The serum procalcitonin level is reportedly a useful marker for the diagnosis and severity of peritonitis according to several studies [1720]. Pupelis et al. [19] analyzed 222 patients and found that higher procalcitonin levels were associated with an increased risk for septic shock. Additionally, Shimazaki et al. [8] indicated that the serum lactate level could be a predictive marker for mortality in patients with colorectal perforation. They indicated in their retrospective analysis that the postoperative serum lactate level was an independent risk factor for mortality in these patients. These parameters are not routinely determined in our institution. The usefulness of these factors should be analyzed in further investigations.

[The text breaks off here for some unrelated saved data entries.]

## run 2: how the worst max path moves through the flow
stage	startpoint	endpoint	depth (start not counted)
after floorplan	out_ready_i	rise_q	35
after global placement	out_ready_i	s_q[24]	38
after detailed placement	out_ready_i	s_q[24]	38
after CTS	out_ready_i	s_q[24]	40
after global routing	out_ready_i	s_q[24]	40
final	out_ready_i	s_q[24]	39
Context: an optimization exercise on an open-source flow, tuned for small area, a short achievable clock period and few clock cycles per item. The choices shown serve that exercise and are no tape-out recipe.
Only simulation tests tie the RTL to the original design; equivalence was not proved.
Power is estimated from default activity; no workload was simulated.

old:
Design pdee_top, start of the top module:
module pdee_top
(
  input  logic                               clk,
  input  logic                               rst,
  input  logic                               in_valid,
  output logic                               in_ready,
  input  logic [pdee_pkg::CHAR_W-1:0]        in_char,
  input  logic                               in_clear_first,
  output logic                               out_valid,
  input  logic                               out_ready,
  output logic [pdee_pkg::DATA_W-1:0]        out_top,
  output logic [pdee_pkg::DEPTH_FIELD_W-1:0] out_depth,
  output logic [pdee_pkg::STATUS_W-1:0]      out_status
);
For scale: roughly 5100 cells after synthesis, ~2200 flip-flops, ~67000 µm² of cells after synthesis.
clock: 10.0 ns
lec_check: 0
cap_margin: 20
core_margin: 2
core_utilization: 60
cts_cluster_diameter: 100
cts_cluster_size: 20
setup_slack_margin: 5
slew_margin: 20
tns_end_percent: 10
standard.sh (not shown) runs the stock make flow with config.mk's settings and CLKGATE_MAP_FILE= SYNTH_SCRIPT=/design/flow/synth_recipe.tcl, a recipe that flattens the netlist after the stock synthesis.
==> flow/flow/run.sh <==
#!/bin/bash
set -euo pipefail
sed -e 's/SETUP_SLACK_MARGIN=[0-9.]*/SETUP_SLACK_MARGIN=6.5/' standard.sh > standard_margin.sh
bash standard_margin.sh > standard_margin.log 2>&1
Testbench counts of old, summed over its fixed seeds: cycles 5,244, items 4,800.
From an optimization exercise on the open Yosys and OpenROAD flow, aimed at small area; shortcuts taken in it are not production practice.
The RTL was checked by simulation tests, not by an equivalence proof against the original design.
No activity file was given, so power comes from the tool's default toggle rates.

==> design.v <==
package regfile_pkg;
   typedef enum logic {
      INIT  = 1'b0,
      READY = 1'b1
   } state_e;
   localparam int unsigned REG_ZERO       = 0;
   localparam int unsigned MAX_DATA_WIDTH = 128;
   localparam int unsigned MAX_BE_WIDTH   = MAX_DATA_WIDTH / 8;
   function automatic logic [MAX_DATA_WIDTH-1:0] merge_bytes(
      input logic [MAX_DATA_WIDTH-1:0] old_data,
      input logic [MAX_DATA_WIDTH-1:0] data,
      input logic [MAX_BE_WIDTH-1:0]   be_n
   );
      logic [MAX_DATA_WIDTH-1:0] res;
      res = old_data;
      for (int i = 0; i < int'(MAX_BE_WIDTH); i++) begin
         if (!be_n[i]) res[i*8 +: 8] = data[i*8 +: 8];
      end
      merge_bytes = res;
   endfunction
endpackage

There were several limitations in this study. First, the operative and postoperative management was performed by different doctors and was thus inconsistent in quality. Additionally, this study was conducted at a single center, and the number of patients was small. A large-scale multicenter study should be performed to confirm our findings.

Conclusions

Patient age and preoperative blood pressure are useful for prediction of postoperative mortality in patients with colorectal perforation. For older patients and patients with lower blood pressure, adequate information about this higher mortality rate should be provided to the patients and their family members, and postoperative management should be carefully performed.